Chemical energy storage systems: pros and cons, possible uses
Hydrogen (H2): Electrolysis
- Difficult to transport, high evaporation rate, flammability in the presence of O2, safety problems, indirect greenhouse gas
Use: Fuel cell, gas turbine, chemical industry, steelmaking.
Ammonia (NH3): Haber-Bosch process
- Large-scale production possible (using H2), transportation is established, toxic, inert, emissions: NO, NO2, greenhouse gas N2O
Use: Long-distance transport (ships), gas turbine (blended with H2).
Methane (CH4): Production requires H2 and a source of carbon
- Handling is a known quantity, greenhouse gas
Use: Heavy-duty transport, gas turbine, chemical industry.
Methanol (CH3OH), dimethyl ether (CH3OCH3) etc.: Production requires H2 and a source of carbon
- Handling is a known quantity, ideally in the liquid phase
Use: Fuel cell, diesel alternative, chemical industry.
Hydrogen as a chemical energy carrier
Maximilian Fleischer, Siemens Energy and member of the H2-Compass Sounding Board, stated at the beginning of his talk that it is becoming increasingly difficult to keep the German energy system stable: the more energy from renewables is fed into the electricity grid, the more inconsistent the supply. To illustrate his point, he went into the different capacities and timescales of the individual energy storage systems. One consistently important criterion is how much energy is stored and how much can be retrieved in the end. Batteries do very well, discharging 80 to 90 per cent of the stored electricity. However, they have a limited life. Many chemical energy storage systems have a longer life, but greater output losses. Unfortunately, we don’t have an ideal solution, said Maximilian Fleischer.

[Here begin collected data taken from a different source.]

Source: an optimization exercise on an open RTL-to-GDS flow (aim: small area, a short achievable clock period and few clock cycles per item). Production flows keep margins and buffers that such runs may drop.
At most, simulation tests tie the RTL to the original design; equivalence was not proved.
For runs 3 and 4, only the layout was checked, not whether the RTL still works.
No activity file was given, so power comes from the tool's default toggle rates.

File: flow/flow/run.sh
#!/bin/bash
# Standard layout, but the port buffers are the small, fast buf_1 (instead of
# the default pick, a clkdlybuf4s50_1 delay cell).
set -euo pipefail
bash standard.sh "BUFFER_PORTS_ARGS=-buffer_cell sky130_fd_sc_hd__buf_1" finish > standard_flow.log 2>&1
File: flow/config.mk
export PLATFORM = sky130hd
export DESIGN_NAME = varint_unit
export DESIGN_NICKNAME = varint_unit
export VERILOG_FILES = /design/flow/design.v
export SDC_FILE = /design/flow/constraint.sdc
export NUM_CORES = 4
export LEC_CHECK = 0
export CAP_MARGIN = 20
export CORE_MARGIN = 2
export CORE_UTILIZATION = 40
export SLEW_MARGIN = 20
File: flow/constraint.sdc
create_clock -name core_clock -period 5.0 [get_ports {clk}]
set_input_delay 1.0000 -clock core_clock [delete_from_list [all_inputs] [get_ports {clk}]]
set_output_delay 1.0000 -clock core_clock [all_outputs]
set_load 0.01 [all_outputs]
File: flow/standard.sh
#!/bin/bash
# synth_recipe.tcl (not shown) runs the flow's synth.tcl, then flattens the netlist and writes it again
# the make line also repeats each setting of config.mk as NAME=value (left out here)
make -C /OpenROAD-flow-scripts/flow DESIGN_CONFIG=/design/flow/config.mk WORK_HOME=/design/flow/orfs CLKGATE_MAP_FILE= SYNTH_SCRIPT=/design/flow/synth_recipe.tcl "${@:-finish}"
File: flow/design.v
module varint_unit (
  input             clk,
  input             rst,
  input             cmd_valid,
  output            cmd_ready,
  input      [7:0]  cmd_op,
  input      [63:0] cmd_arg,
  output            snk_valid,
  output     [7:0]  snk_data,
  input             snk_ready,
  input      [1:0]  snk_resp,
  output            src_req,
  input             src_ready,
  input      [7:0]  src_data,
  input      [1:0]  src_resp,
  output            rsp_valid,
  output     [3:0]  rsp_status,
  output     [63:0] rsp_res,
  output     [79:0] rsp_buf
);
  reg        st_enc;    
  reg        st_dec;    
  reg [3:0]  k;         
  reg [3:0]  lm1;       
  reg [62:0] val;       
  wire idle = ~st_enc & ~st_dec;
  wire is_e = (cmd_op == 8'h00);
  wire is_b = (cmd_op == 8'h01);
  wire is_c = (cmd_op == 8'h02);
  wire is_d = (cmd_op == 8'h10);
  wire [9:0] nz;
  genvar g;
  generate
    for (g = 0; g < 9; g = g + 1) begin : g_nz
      assign nz[g] = |cmd_arg[7*g +: 7];
    end
  endgenerate
  assign nz[9] = cmd_arg[63];
  wire [8:0] cont;
  assign cont[8] = nz[9];
  generate
    for (g = 7; g >= 0; g = g - 1) begin : g_cont
      assign cont[g] = cont[g+1] | nz[g+1];
    end
  endgenerate
  wire [3:0] alen_m1 = nz[9] ? 4'd9 : nz[8] ? 4'd8 : nz[7] ? 4'd7 : nz[6] ? 4'd6 :
                       nz[5] ? 4'd5 : nz[4] ? 4'd4 : nz[3] ? 4'd3 : nz[2] ? 4'd2 :
                       nz[1] ? 4'd1 : 4'd0;
  wire [3:0] alen = alen_m1 + 4'd1;
  generate
    for (g = 0; g < 9; g = g + 1) begin : g_buf
      assign rsp_buf[8*g +: 7] = cmd_arg[7*g +: 7];
      assign rsp_buf[8*g + 7]  = cont[g];
    end
  endgenerate
  assign rsp_buf[79:72] = {7'd0, cmd_arg[63]};
  wire e_act = st_enc | (idle & cmd_valid & is_e);
  wire d_act = st_dec | (idle & cmd_valid & is_d);
  wire o_act = idle & cmd_valid & ~is_e & ~is_d;    
  assign cmd_ready = idle & (is_e ? snk_ready : is_d ? src_ready : 1'b1);
  wire [6:0] val_grp = (k == 4'd1) ? val[6:0]   : (k == 4'd2) ? val[13:7]  :
                       (k == 4'd3) ? val[20:14] : (k == 4'd4) ? val[27:21] :
                       (k == 4'd5) ? val[34:28] : (k == 4'd6) ? val[41:35] :
                       (k == 4'd7) ? val[48:42] : (k == 4'd8) ? val[55:49] :
                       {6'd0, val[56]};
  wire e_more = st_enc ? (k != lm1) : cont[0];
  assign snk_valid = e_act;
  assign snk_data  = st_enc ? {e_more, val_grp} : {cont[0], cmd_arg[6:0]};
  wire e_step = e_act & snk_ready;
  wire e_err  = snk_resp != 2'd0;
  wire e_done = e_step & (e_err | ~e_more);
  assign src_req = d_act;
  wire d_step = d_act & src_ready;
  wire d_err  = src_resp != 2'd0;
  wire d_ovf  = src_data[7] & (k == 4'd9);
  wire d_done = d_step & (d_err | ~src_data[7] | (k == 4'd9));
  wire illegal = o_act & ~is_b & ~is_c;
  wire err  = d_act ? d_err : e_err;
  wire err1 = d_act ? src_resp[1] : snk_resp[1];
  wire err_now = (d_act | e_act) & err;
  assign rsp_valid  = o_act | e_done | d_done;
  assign rsp_status = {1'b0,
                       illegal | (err_now & err1),
                       illegal | (err_now & err1) | (d_act & ~err & d_ovf),
                       illegal | (err_now & ~err1)};
  wire [63:0] dec;
  generate
    for (g = 0; g < 9; g = g + 1) begin : g_dec
      wire lt = st_dec & (k > g);
      wire eq = d_act & (k == g);
      assign dec[7*g +: 7] = ({7{lt}} & val[7*g +: 7]) | ({7{eq}} & src_data[6:0]);
    end
  endgenerate
  assign dec[63] = st_dec & (k == 4'd9) & src_data[0];
  wire [3:0] cnt = st_enc ? (k + 4'd1) : alen;
  assign rsp_res = d_act ? dec : {60'd0, cnt};
  always @(posedge clk) begin
    if (rst) begin
      st_enc <= 1'b0;
      st_dec <= 1'b0;
      k      <= 4'd0;
    end else if (e_done | d_done) begin
      st_enc <= 1'b0;
      st_dec <= 1'b0;
      k      <= 4'd0;
    end else if (e_step) begin
      st_enc <= 1'b1;
      k      <= k + 4'd1;
    end else if (d_step) begin
      st_dec <= 1'b1;
      k      <= k + 4'd1;
    end
  end
  always @(posedge clk) begin
    if (idle) lm1 <= alen_m1;
  end
  integer i;
  always @(posedge clk) begin
    if (idle) begin
      val[62:7] <= cmd_arg[63:14];
      val[6:0]  <= is_d ? src_data[6:0] : cmd_arg[13:7];
    end else if (st_dec & src_ready) begin
      for (i = 1; i < 9; i = i + 1)
        if (k == i) val[7*i +: 7] <= src_data[6:0];
    end
  end
endmodule
==> reports/results.tsv, run 1 <==
stage	metric	value	unit
layout	final instance area	6640	µm²
timing	final period utilization	89.3	%
pwr	maximum VDD drop	0.151	mV
timing	Fmax	0.224	GHz
clock_tree	clk sinks	73	
placed_design	Placed Cells incl. Taps	993	
layout	ANT cells	0	
layout	final std cells w/o fill	1009	
global_routing	first-pass GRT wire length	31500	µm
layout	Area Overhead vs Synth	12.8	%
layout	fin nets	915	
drt	First-pass DRT Iterations	7	
drt	met3 wire length	1890	µm
clock_tree	CTS resizes	0	
pwr	Design Power	1.54	mW
global_routing	vias in the first global route	5407	
logic_synthesis	fraction of registers with async set/reset	0	%
global_routing	GRT Total Usage	26.2	%
global_routing	largest net degree at the start of global routing	62	
timing	Final min period	4.46	ns
clock_tree	Max Buffers Root-to-Sink	2	
drt	DR WL/cell	21.2	µm
floorplan	Ports	249	
clock_tree	H-tree levels	3	
layout	most frequent cells in the layout	240 x buf_1, 65 x nor2_1, 61 x edfxtp_1, 50 x a21o_1, 43 x a22oi_1	
drt	vias per cell	5.79	
min_path	Worst Hold Class	flip-flop to flip-flop	
clock_tree	Num CTS Buffers	9	
clock_tree	clock latency on the worst-skew pair	0.35	ns
outcome	status	finished clean	
floorplan	FP Rows	44	
timing	TNS Setup	0	ns
floorplan	Initial Utilization	40.8	%
worst_setup_path	crit end category	primary output	
clock_tree	Hold-fix buffers, CTS	0	
placed_design	routability cong.	0.950	
floorplan	Die ar.	15700	µm²
drt	met1 WL	9040	µm
worst_setup_path	crit-path max FO	3	
timing	RSZ-0062 raised after global routing	no	
logic_synthesis	Avg Cell Area, Syn	8.56	µm²
logic_synthesis	Netlist Area Pre-Place	5880	µm²
logic_synthesis	library cells used by synthesis	67	
worst_setup_path	Critical Path RT	4.00	ns
drt	Residual DRC	0	
timing	Slew headroom	28.4	%
timing	final max-slew violation count	0	
logic_synthesis	Synth warnings	1	
logic_synthesis	Synth Flop Type	edfxtp_1	
timing	Min Hold Slack	0.480	ns
layout	final core occ	46.0	%
worst_setup_path	WP data arrival	3.46	ns
placed_design	Final HPWL DP	15900	µm
floorplan	die height	125	µm
layout	most common cell after layout, fill and taps aside	buf_1	
global_routing	initial antenna violation count	0	
timing	worst slew pin tran	1.07	ns
timing	Setup violations, final	0	
pwr	leak pwr	2.26	nW
pwr	power per cell area	231	nW/µm²
timing	Clock Skew	0.00673	ns
logic_synthesis	EDFF count, synth	61	
layout	share of layout cells above drive strength 1	6.42	%
worst_setup_path	Setup crit start kind	primary input	
timing	Final Hold Viols	0	
logic_synthesis	cells after synthesis	687	
drt	Top Layer Used	met4	
layout	Filler cells	1524	
drt	via count	5840	
logic_synthesis	register bit total from synthesis	73	
clock_tree	postcts setup bufs	0	
placed_design	DP Area	6330	µm²
floorplan	area of the core	14400	µm²
worst_setup_path	CP Class	primary input to primary output	
timing	setup slack after layout	0.535	ns
drt	DR iter-0 viols	605	
logic_synthesis	register area share after synthesis	35.2	%
clock_tree	root buf cell	clkbuf_16	
drt	Antenna Nets Post-Route	0	
job	max cap viols	0	
placed_design	port buffer count	240	
global_routing	grt ovf	0	
clock_tree	clk slew on worst S/H paths	0.06	ns
floorplan	Die X	125	µm
placed_design	Placement Setup Slack	0.618	ns
clock_tree	CTS tree	yes	
drt	WL final	21400	µm
drt	met2 WL post-DR	10200	µm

Hydrogen is currently being produced on a large scale, and can then be converted into other chemical storage media, also on a large scale.
It is certainly possible to defossilise the entire energy system; that is, replace fossil fuels with renewable alternatives. However, the technologies required to do so must first be advanced and expanded to ensure their efficient and cost-effective use. There is no prospect of a silver bullet at the moment.
Iron as a chemical storage medium
Christian Hasse from the Technical University of Darmstadt underscored the huge importance of chemical energy storage in the energy transition.
Key points:
- The energy system of the future will require various energy storage systems.
- Metals are suitable for the long-term storage of large quantities of energy.
- Net-zero infrastructure upgrading is important to achieve the energy transition.
- Basic research and demonstrators together drive progress forward.
Metals – especially iron – have the following pros as chemical energy storage media: Iron has a high energy density, can be stored for long periods of time, is non-toxic, is not a critical raw material, is highly available and is easy to mine. Energy can be stored through carbon-free reduction (recycling) and withdrawn from storage through carbon-free oxidation (combustion). This can be compared to the charging/discharging of a rechargeable battery. A carbon-free circular economy on the basis of iron as an energy carrier can thus be created. One specific option is the net-zero upgrading of existing coal-fired power plants to replace coal with iron. Modifications would be required for the fuel feeding system, boiler and flue gas cleaning/dedusting, whereas steam generators and turbines could be reused. The thermal efficiencies are comparable to coal, emphasised Christian Hasse. Techno-economic analyses of overall efficiency and cost have confirmed the immense potential.